[INFORMATION SUPPLIED Boundary: Start]

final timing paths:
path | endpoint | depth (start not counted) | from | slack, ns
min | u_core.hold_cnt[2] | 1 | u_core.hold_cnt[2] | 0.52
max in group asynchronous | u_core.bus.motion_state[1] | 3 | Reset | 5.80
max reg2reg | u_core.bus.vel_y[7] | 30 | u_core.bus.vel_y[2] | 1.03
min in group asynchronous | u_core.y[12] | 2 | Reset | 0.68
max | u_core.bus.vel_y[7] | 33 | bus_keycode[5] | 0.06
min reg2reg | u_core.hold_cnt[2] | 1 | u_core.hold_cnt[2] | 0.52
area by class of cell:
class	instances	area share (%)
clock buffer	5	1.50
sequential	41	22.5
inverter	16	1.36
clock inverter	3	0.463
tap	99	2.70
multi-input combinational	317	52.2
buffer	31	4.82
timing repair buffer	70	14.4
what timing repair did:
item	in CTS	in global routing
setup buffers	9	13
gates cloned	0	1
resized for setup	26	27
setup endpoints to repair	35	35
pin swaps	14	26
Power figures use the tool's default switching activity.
--- src/rtl/motor_pkg.sv ---
// Shared types and constants for the motor set-point sequencer.
package motor_pkg;

  localparam int unsigned MOTOR_GRAD_W = 16;

  typedef enum logic [2:0] {
    MSEQ_IDLE,
    MSEQ_ISSUE,
    MSEQ_RAMP,
    MSEQ_SETTLE,
    MSEQ_DONE
  } mseq_state_e;

endpackage

--- src/rtl/motor_req_prio_arb.sv ---
// Fixed-priority one-hot grant: the lowest asserted request index wins.
module motor_req_prio_arb #(
  parameter int unsigned NUM_REQ = 3
) (
  input  logic [NUM_REQ-1:0] req,
  output logic [NUM_REQ-1:0] grant
);

  always_comb begin
    grant = '0;
    for (int unsigned i = 0; i < NUM_REQ; i++) begin
      if (req[i] && (grant == '0)) grant[i] = 1'b1;
    end
  end

endmodule

--- src/rtl/motor_ascent_sequencer.sv ---
// Arbitrates set-point requesters onto the shared slow-ascent ramp engine.
// Optional ramp watchdog: define MOTOR_SEQ_TIMEOUT_EN.
module motor_ascent_sequencer
  import motor_pkg::*;
#(
  parameter real         TCQ         = 0.1,
  parameter int unsigned MOTOR_VOL   = 16,
  parameter int unsigned NUM_REQ     = 3,
  parameter int unsigned SETTLE_CYC  = 16,
  parameter logic [31:0] TIMEOUT_CYC = 32'd50_000_000
) (
  input  logic                              clk_i,
  input  logic                              rst_n_i,
  input  logic [NUM_REQ-1:0]                req_valid_i,
  input  logic [NUM_REQ*MOTOR_VOL-1:0]      req_data_i,
  input  logic [NUM_REQ*MOTOR_GRAD_W-1:0]   req_gradient_i,
  output logic [NUM_REQ-1:0]                req_ready_o,
  output logic [MOTOR_GRAD_W-1:0]           ascent_gradient_o,
  output logic                              motor_data_in_en_o,
  output logic [MOTOR_VOL-1:0]              motor_data_in_o,
  input  logic                              motor_slow_ascent_en_i,
  input  logic [MOTOR_VOL-1:0]              motor_slow_ascent_i,
  output logic                              busy_o,
  output logic                              done_o,
  output logic [$clog2(NUM_REQ)-1:0]        done_id_o,
  output logic                              timeout_o
);

  localparam int unsigned ID_W        = $clog2(NUM_REQ);
  localparam logic [15:0] SETTLE_LAST = 16'(SETTLE_CYC - 1);

  if (SETTLE_CYC < 1 || SETTLE_CYC > 65535 || TCQ < 0.0 || TIMEOUT_CYC == 32'd0) begin : g_bad_cfg
    $error("motor_ascent_sequencer: invalid parameter set");
  end

  mseq_state_e             state_q, state_nx;
  logic [MOTOR_VOL-1:0]    target_q, sel_data;
  logic [MOTOR_GRAD_W-1:0] grad_q, sel_grad;
  logic [ID_W-1:0]         owner_q, sel_idx;
  logic [15:0]             settle_cnt_q, settle_cnt_nx;
  logic [NUM_REQ-1:0]      grant;
  logic                    eng_match, eng_miss, preempt, ramping, wd_hit, timeout_pulse;

  motor_req_prio_arb #(.NUM_REQ(NUM_REQ)) u_arb (
    .req   (req_valid_i),
    .grant (grant)
  );

  assign eng_match = motor_slow_ascent_en_i && (motor_slow_ascent_i == target_q);
  assign eng_miss  = motor_slow_ascent_en_i && (motor_slow_ascent_i != target_q);
  assign preempt   = req_valid_i[0] && (owner_q != '0);
  assign ramping   = (state_q == MSEQ_RAMP) || (state_q == MSEQ_SETTLE);

`ifdef MOTOR_SEQ_TIMEOUT_EN
  logic [31:0] wdog_q;

  always_ff @(posedge clk_i or negedge rst_n_i) begin
    if (!rst_n_i)                 wdog_q <= '0;
    else if (state_q == MSEQ_ISSUE) wdog_q <= '0;
    else if (ramping)             wdog_q <= wdog_q + 32'd1;
  end

  // wdog_q lags the load strobe by one cycle, so TIMEOUT_CYC-1 lands the pulse exactly TIMEOUT_CYC after it
  assign wd_hit = ramping && (wdog_q == TIMEOUT_CYC - 32'd1);
`else
  assign wd_hit = 1'b0;
`endif

  always_comb begin
    state_nx      = state_q;
    settle_cnt_nx = settle_cnt_q;
    req_ready_o   = '0;
    timeout_pulse = 1'b0;
    case (state_q)
      MSEQ_IDLE: begin
        if (rst_n_i) req_ready_o = grant;
        if (rst_n_i && (|req_valid_i)) state_nx = MSEQ_ISSUE;
      end
      MSEQ_ISSUE: state_nx = MSEQ_RAMP;
      MSEQ_RAMP: begin
        if (preempt) begin
          req_ready_o[0] = 1'b1;
          state_nx       = MSEQ_ISSUE;
        end else if (wd_hit) begin
          timeout_pulse = 1'b1;
          state_nx      = MSEQ_IDLE;
        end else if (eng_match) begin
          settle_cnt_nx = 16'd1;
          state_nx      = (SETTLE_CYC == 1) ? MSEQ_DONE : MSEQ_SETTLE;
        end
      end
      MSEQ_SETTLE: begin
        if (preempt) begin
          req_ready_o[0] = 1'b1;
          state_nx       = MSEQ_ISSUE;
        end else if (wd_hit) begin
          timeout_pulse = 1'b1;
          state_nx      = MSEQ_IDLE;
        end else if (eng_match) begin
          if (settle_cnt_q == SETTLE_LAST) state_nx = MSEQ_DONE;
          else settle_cnt_nx = settle_cnt_q + 16'd1;
        end else if (eng_miss) begin
          state_nx = MSEQ_RAMP;
        end
      end
      MSEQ_DONE: state_nx = MSEQ_IDLE;
      default:   state_nx = MSEQ_IDLE;
    endcase
  end

  always_comb begin
    sel_data = '0;
    sel_grad = '0;
    sel_idx  = '0;
    for (int unsigned i = 0; i < NUM_REQ; i++) begin
      if (req_ready_o[i]) begin
        sel_data = req_data_i[i*MOTOR_VOL +: MOTOR_VOL];
        sel_grad = req_gradient_i[i*MOTOR_GRAD_W +: MOTOR_GRAD_W];
        sel_idx  = ID_W'(i);
      end
    end
  end

  always_ff @(posedge clk_i or negedge rst_n_i) begin
    if (!rst_n_i) begin
      state_q      <= MSEQ_IDLE;
      settle_cnt_q <= '0;
      target_q     <= '0;
      grad_q       <= '0;
      owner_q      <= '0;
    end else begin
      state_q      <= state_nx;
      settle_cnt_q <= settle_cnt_nx;
      if (|req_ready_o) begin
        target_q <= sel_data;
        grad_q   <= sel_grad;
        owner_q  <= sel_idx;
      end
    end
  end

  assign ascent_gradient_o  = grad_q;
  assign motor_data_in_o    = target_q;
  assign motor_data_in_en_o = (state_q == MSEQ_ISSUE);
  assign busy_o             = (state_q == MSEQ_ISSUE) || ramping;
  assign done_o             = (state_q == MSEQ_DONE) || timeout_pulse;
  assign done_id_o          = done_o ? owner_q : '0;
  assign timeout_o          = timeout_pulse;

endmodule
--- config.mk ---
export PLATFORM = sky130hd
export DESIGN_NAME = motor_ascent_sequencer
export DESIGN_NICKNAME = d
export VERILOG_FILES = /design/src/rtl/motor_pkg.sv /design/src/rtl/motor_req_prio_arb.sv /design/src/rtl/motor_ascent_sequencer.sv
export SDC_FILE = /design/constraint.sdc
export NUM_CORES = 1
export LEC_CHECK = 0
export CORE_MARGIN = 1.5
export CORE_UTILIZATION = 36
export DETAILED_ROUTE_END_ITERATION = 6
export PLACE_DENSITY = 0.77
export SLEW_MARGIN = 20
export SYNTH_ARGS = -nofsm -noshare
export SYNTH_HDL_FRONTEND = slang
export SYNTH_HIERARCHICAL = 1
export SYNTH_SLANG_ARGS = --single-unit
--- constraint.sdc ---
create_clock -name clk_i -period 1.9 [get_ports clk_i]
set_input_delay 0.38 -clock clk_i [delete_from_list [all_inputs] [get_ports clk_i]]
set_output_delay 0.38 -clock clk_i [all_outputs]
set_load 0.01 [all_outputs]
==> metrics <==
clock latency on the worst-skew pair 0.31 ns; Yosys top cell by area dfrtp_1; drt initial violations 173; CTS buffer count 5; sequential area share after synthesis 43.09%; post-route setup slack -0.1824 ns; chip height 95.47 µm; Max Fclk 480.2 MHz; Final ANT Viol Nets 0; critical path required time 2.14 ns; Yosys reg bits 53; top cells by area, synth dfrtp_1 (43%), a22oi_1 (7.8%), o22ai_1 (6.5%), nand3_1 (4.7%), xnor2_1 (4.3%); arrival time at the worst endpoint 2.32 ns; Period minus WS final 2.082 ns; vias in the first global route 3651; Power Density 966.2 nW/µm²; Worst Path Max Fanout 7; Starting Density 37.27%; DRT Pass-1 Iters 5; syn_area_per_cell 9.188 µm²; critical path type reg -> reg; pin count of the biggest net entering global routing 54; RePlAce Congestion 0.9388; Max-slew headroom 54.18%; FF-to-FF setup slack -0.18 ns; Vias 3600; Clock Skews 0.007751 ns; Area Growth Syn to Fin 75.00%; antenna diode count 0; Worst R2R End settle_cnt_q[8]$_DFFE_PN0P_; Final setup viols 11; I/O Pins 159; critical path startpoint motor_data_in_o[1]$_DFFE_PN0P_; failing checks negative setup slack; status finished, violations left; Clock transition at path regs 0.10 ns; Core Area 8258 µm²; most frequent cells in the layout clkdlybuf4s50_1 (139), dfrtp_1 (53), buf_4 (50); Unique masters post-synth 50; post-route DRC violation count 0; CP endpoint settle_cnt_q[8]$_DFFE_PN0P_; Nets 655; clock buffer depth 2; Pleak 2.258 nW; Routed WL 11160 µm; setup TNS -1.241 ns; ratio of cells with drive above 1 in the final layout 21.23%; VDD IR max 587.0 µV; WL per Instance 17.39 µm; Total GRT Usage 23.98%; RSZ-0062 raised after global routing yes; total of max-cap violations 0; Least-Margin Pin Slew 0.6873 ns; Final Slew Violations 0; type of the worst min-delay path in -> async; Yosys top cell area share 43.09%; H-Tree Depth 2; CTS tree yes; mapped cell area 3078 µm²; total die area 9114 µm²; clock root buffer clkbuf_8; worst-case reg-to-reg path depth 7; Syn. warnings 6; vias per inst 5.607; Overflow after GRT 0; EDFF count, synth 0; std cell rows 33; dominant synthesized flop cell dfrtp_1; Place WS -0.5769 ns; CTS sink count 53; initial antenna violation count 0; Detail Placement HPWL 8181 µm; R2R Path Start motor_data_in_o[1]$_DFFE_PN0P_; startpoint types register; Tcrit/Tclk final 109.6%; first-pass GRT wire length 17010 µm; CP Capture Type register; Post-Synthesis Cells 335; Filler cells 681; ys async rst share 100.0%; # port buffers 157; die width 95.47 µm; most common cell after layout, fill and taps aside clkdlybuf4s50_1; Final Hold Vio Count 0; Net Count, Synth 454
[power breakdown]
group          leakage, nW  total (mW)  switching [mW]  internal (mW)
Sequential           0.682        1.64           0.207           1.43
Combinational         1.52        2.75            1.20           1.55
Clock               0.0585       0.814           0.384          0.431
Total                 2.26        5.20            1.79           3.42
[critical path, cell delays in order, from the launching register on]
cell and delay, ns:
dfrtp_1 0.42, xnor2_1 0.17, nand4_1 0.18, or2_1 0.27, and4bb_2 0.34, buf_6 0.13
or4b_1 0.43, nand3_1 0.09
[per-stage QoR]
step	cell area [µm²]	hold slack (ns)	utilization, %	instances	total power, mW
2_1_floorplan	3079	0.08441	-	335	2.751
3_3_place_gp	5092	0.4853	61.67	628	4.202
3_5_place_dp	5092	0.4961	61.67	628	4.263
4_1_cts	5285	0.3791	64.00	640	5.142
5_1_grt	5386	0.4190	65.23	642	5.511
6_report	5386	0.3616	65.23	642	5.204
[timing repair]
action,CTS,global route
hold buffers,0,0
cloned,0,1
gates resized for setup,41,31
pin swaps,21,15
buffers inserted,4,3
setup endpoints to repair,26,48
hold endpoints to repair,0,0
[routing by layer]
| metal | up-vias | GRT usage [%] | part of all wire [%] |
|---|---|---|---|
| met3 | 25 | 5.423 | 6.7 |
| met5 | - | 0 | 0 |
| met2 | 154 | 41.78 | 51 |
| met4 | 0 | 8.211 | 2.5 |
| li1 | 1692 | - | - |
| met1 | 1729 | 28.99 | 40 |
[synth_stat cells, types with 7 or more instances]
cell and n:
a21oi_1 21, buf_2 8, nand3_1 29, o22ai_1 32, clkbuf_1 7, o21ai_0 21, a22oi_1 32, nand4_1 7
xnor2_1 15, nand2_1 21, dfrtp_1 53, nor2_1 11
[final cells by class]
cell class,count,area (µm²),share of cell area [%]
sequential,53,1326,24.62
clock buffer,7,86.33,1.603
inverter,5,18.77,0.3484
clock inverter,1,30.03,0.5575
tap,105,131.4,2.439
timing repair buffer,217,2074,38.51
multi-input combinational,254,1719,31.92
[state kept, by name (all words and copies together), names as in the netlist]
| signal | count |
|---|---|
| owner_q | 2 |
| motor_data_in_o | 16 |
| ascent_gradient_o | 16 |
| settle_cnt_q | 16 |
| state_q | 3 |
[kinds of logic after synthesis]
kind of cell	Yosys count	synth area share, %
fa+ha+maj	1	0.4064
xor+xnor	15	4.268
compound gates	125	25.98
other cells	1	0.1218
flops	53	43.09
simple gates	111	20.65
mux	1	0.3658
buf+inv	28	5.122
[worst min-delay path by stage]
stage,startpoint,endpoint,slack [ns]
6_report,rst_n_i,state_q[1]$_DFFE_PN0P_,0.36
5_1_grt,rst_n_i,ascent_gradient_o[12]$_DFFE_PN0P_,0.42
4_1_cts,rst_n_i,ascent_gradient_o[12]$_DFFE_PN0P_,0.38
3_5_place_dp,ascent_gradient_o[1]$_DFFE_PN0P_,ascent_gradient_o[1]$_DFFE_PN0P_,0.50
3_3_place_gp,owner_q[1]$_DFFE_PN0P_,owner_q[1]$_DFFE_PN0P_,0.49
2_1_floorplan,rst_n_i,ascent_gradient_o[0]$_DFFE_PN0P_,0.08
Note: power is estimated with default switching activity, not from simulation.
==> RTL edit 1, RTL diff (same settings) <==
The parameter `SETTLE_CYC` goes from 16 to 8.
--- a/src/rtl/motor_ascent_sequencer.sv
+++ b/src/rtl/motor_ascent_sequencer.sv
@@ -6,7 +6,7 @@
   parameter real         TCQ         = 0.1,
   parameter int unsigned MOTOR_VOL   = 16,
   parameter int unsigned NUM_REQ     = 3,
-  parameter int unsigned SETTLE_CYC  = 16,
+  parameter int unsigned SETTLE_CYC  = 8,
   parameter logic [31:0] TIMEOUT_CYC = 32'd50_000_000
 ) (
   input  logic                              clk_i,
Formal check against the unedited RTL: same outputs for any inputs over 10 cycles, from zero or initial values and one cycle with rst_n_i low; that may be too few to reach the edited logic, so the function may still have changed.
==> RTL edit 1 against the unedited design <==
Power up 17%; largest power group unchanged; non-clock buffer count up 15; first-iteration DRC count up 17%; utilization up 1.0 points; sequential cell count unchanged; worst setup slack better by 63 ps; design area up 6.2%; critical path depth down 2; synthesized area up 3.2%; count of clock-buffer cells in the layout down 2; the run still ends with negative setup slack left; largest cell class unchanged; critical endpoint is now settle_cnt_q[10]; routed wire length up 8.5%.
==> RTL edit 1: results <==
{
  "synth-seq-area-share_pct": 41.7,
  "multi_input_cells": 266,
  "fin_skew_ps": 12.3,
  "status": "complete, but fails checks",
  "dp_hpwl_um": 8950,
  "met1_length_um": 4710,
  "use_met2_pct": 43.2,
  "dpl_cell_area_um2": 5240,
  "wl_met3_um": 860,
  "dpl.cell_count": 649,
  "drt_iter0_markers": 203,
  "finalSetupViolations": 15,
  "finalWorstSetupSlack_ps": -120,
  "dr_wl_met2_um": 6190,
  "yosysUniqueCellTypes": 56,
  "grt_pass1_vias": 3921,
  "inv_count": 4,
  "grt_pass1_wl_um": 19000,
  "gp_congestion": 0.928,
  "vias": 3843,
  "fin_tns_setup_ps": -779,
  "ys_top_cells_by_area": "dfrtp_1 42%, o22ai_1 7.5%, a22oi_1 6.1%, a21oi_1 4.6%, xnor2_1 4.4%",
  "path_max_fanout": 6,
  "nFlopsAndLatches": 53,
  "netlist_top_cells_count": "53 x dfrtp_1, 38 x o22ai_1, 29 x a21oi_1, 26 x a22oi_1, 23 x o21ai_0",
  "cts-root-buf": "clkbuf_8",
  "multi_input_area_um2": 1960,
  "row_count": 34,
  "cts_resized": 58,
  "cp.arrival_ps": 2260,
  "fmax_ghz": 0.495,
  "use_met3_pct": 6.36,
  "fin_area_um2": 5720,
  "netlist_instances": 349,
  "final-clk-cell-share_pct": 1.88,
  "violations": "negative setup slack",
  "post-place-ws_ps": -524,
  "slowest_delay_ps": 510,
  "wl_per_cell_um": 18.1,
  "final_cells": 670,
  "seq_share_pct": 23.3,
  "final_nets": 681
}
## RTL edit 1: worst paths after layout
check | start | end | slack, ps | depth (start not counted)
max | motor_data_in_o[8] | settle_cnt_q[10] | -120 | 5
min | rst_n_i | settle_cnt_q[0] | 80 | 2
max reg2reg | motor_data_in_o[8] | settle_cnt_q[10] | -120 | 5
min reg2reg | ascent_gradient_o[11] | ascent_gradient_o[11] | 530 | 2
max in group asynchronous | rst_n_i | motor_data_in_o[9] | 1240 | 3
min in group clk_i | ascent_gradient_o[11] | ascent_gradient_o[11] | 530 | 2
## RTL edit 1: cells by family after synthesis
kind of cell,share of synthesized area [%]
buffers and inverters,5.04
multiplexers,0.354
XOR/XNOR,4.41
AO/OA/AOI/OAI,27.8
flip-flops,41.7
other,0.118
AND/OR/NAND/NOR,20.1
adder cells (fa/ha/maj),0.394
## RTL edit 1: where the power goes
part	total, mW	internal, mW	switching, mW
clock	0.788	0.391	0.397
sequential	1.83	1.50	0.327
combinational	3.48	1.95	1.54
==> RTL edit 2, RTL diff (config.mk and constraints unchanged) <==
Without the edit above. One comparison of `settle_cnt_q` changes from == to >=.
--- a/src/rtl/motor_ascent_sequencer.sv
+++ b/src/rtl/motor_ascent_sequencer.sv
@@ -97,7 +97,7 @@
           timeout_pulse = 1'b1;
           state_nx      = MSEQ_IDLE;
         end else if (eng_match) begin
-          if (settle_cnt_q == SETTLE_LAST) state_nx = MSEQ_DONE;
+          if (settle_cnt_q >= SETTLE_LAST) state_nx = MSEQ_DONE;
           else settle_cnt_nx = settle_cnt_q + 16'd1;
         end else if (eng_miss) begin
           state_nx = MSEQ_RAMP;
Check against the original RTL: same outputs for any inputs over 10 cycles, from zero or initial values and one cycle with rst_n_i low; that may be too few to reach the edited logic, so the function may still have changed.
==> RTL edit 2 against the unedited design <==
The run still ends with negative setup slack left; non-clock buffer count is 6 higher; global-route usage is 1.6 points higher; routed wire length is 0.98% higher; design area is 2.1% lower; worst setup slack worse by 470 ps; final cell count is 4.8% lower; die area is 7.5% lower; power is 1.5% higher; utilization is 3.4 points higher; via count is 6.4% lower; count of clock-buffer cells in the layout is 1 lower; first-iteration DRC count is 53% higher; sequential cell count stayed put; synthesized area is 7.7% lower; critical path type unchanged; largest cell class unchanged; highest routed layer unchanged.
==> RTL edit 2: results <==
{
  "track_usage_pct": 25.6,
  "buf_share_pct": 40.5,
  "buffers": 223,
  "final-clk-cell-share_pct": 1.71,
  "violations": "negative setup slack",
  "netlist_instances": 300,
  "use_met2_pct": 45.5,
  "first_pass_iters": 6,
  "ir_drop_v": 0.000608,
  "cts_resized": 40,
  "status": "complete, but fails checks",
  "worstReg2RegStart": "motor_data_in_o[4]",
  "fin_area_um2": 5270,
  "netlist_top_cells_count": "53 x dfrtp_1, 53 x nor2_1, 39 x a21oi_1, 32 x a222oi_1, 15 x clkbuf_1",
  "regToRegEndpoint": "settle_cnt_q[3]",
  "n_fill_cell": 610,
  "ys_top_cells_by_area": "dfrtp_1 47%, a222oi_1 11%, nor2_1 7.0%, a21oi_1 6.9%, xor2_1 2.8%",
  "pwr-share-seq_pct": 33.1,
  "post-place-ws_ps": -1020,
  "drive_above_1_share_pct": 22.6,
  "crit_end": "settle_cnt_q[3]",
  "p_int_mw": 3.41,
  "finalWorstSetupSlack_ps": -650,
  "finalSetupViolations": 18,
  "totalWireLength_um": 11300
}
-- RTL edit 2: cell families after synthesis --
family                     share of synthesized area, %
AOI/OAI and AO/OA                                  22.9
xor gates and xnor gates                           4.93
adders and majority gates                         0.440
buffers and inverters                              3.96
DFF                                                46.7
other                                             0.132
and+or+nand+nor                                    20.9
-- RTL edit 2: per-layer routing --
| metal | routed length (um) | share of wire, % |
|---|---|---|
| met1 | 4280 | 38 |
| met2 | 6000 | 53 |
| met3 | 781 | 6.9 |
| met4 | 210 | 1.9 |
| met5 | 0 | 0 |
-- RTL edit 2: how the worst min path moves through the flow --
stage	start	to	slack, ps
global placement	settle_cnt_q[15]	settle_cnt_q[15]	490
finish	rst_n_i	settle_cnt_q[11]	210
global route	rst_n_i	settle_cnt_q[11]	290
CTS	rst_n_i	settle_cnt_q[11]	250
detailed placement	settle_cnt_q[15]	settle_cnt_q[15]	500
floorplan	rst_n_i	ascent_gradient_o[0]	80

[INFORMATION SUPPLIED Boundary: End]

→ EXERCISE
Go through the entries and return each line where the word "metal" appears.

→ EXERCISE SOLUTION
| metal | up-vias | GRT usage [%] | part of all wire [%] |
| metal | routed length (um) | share of wire, % |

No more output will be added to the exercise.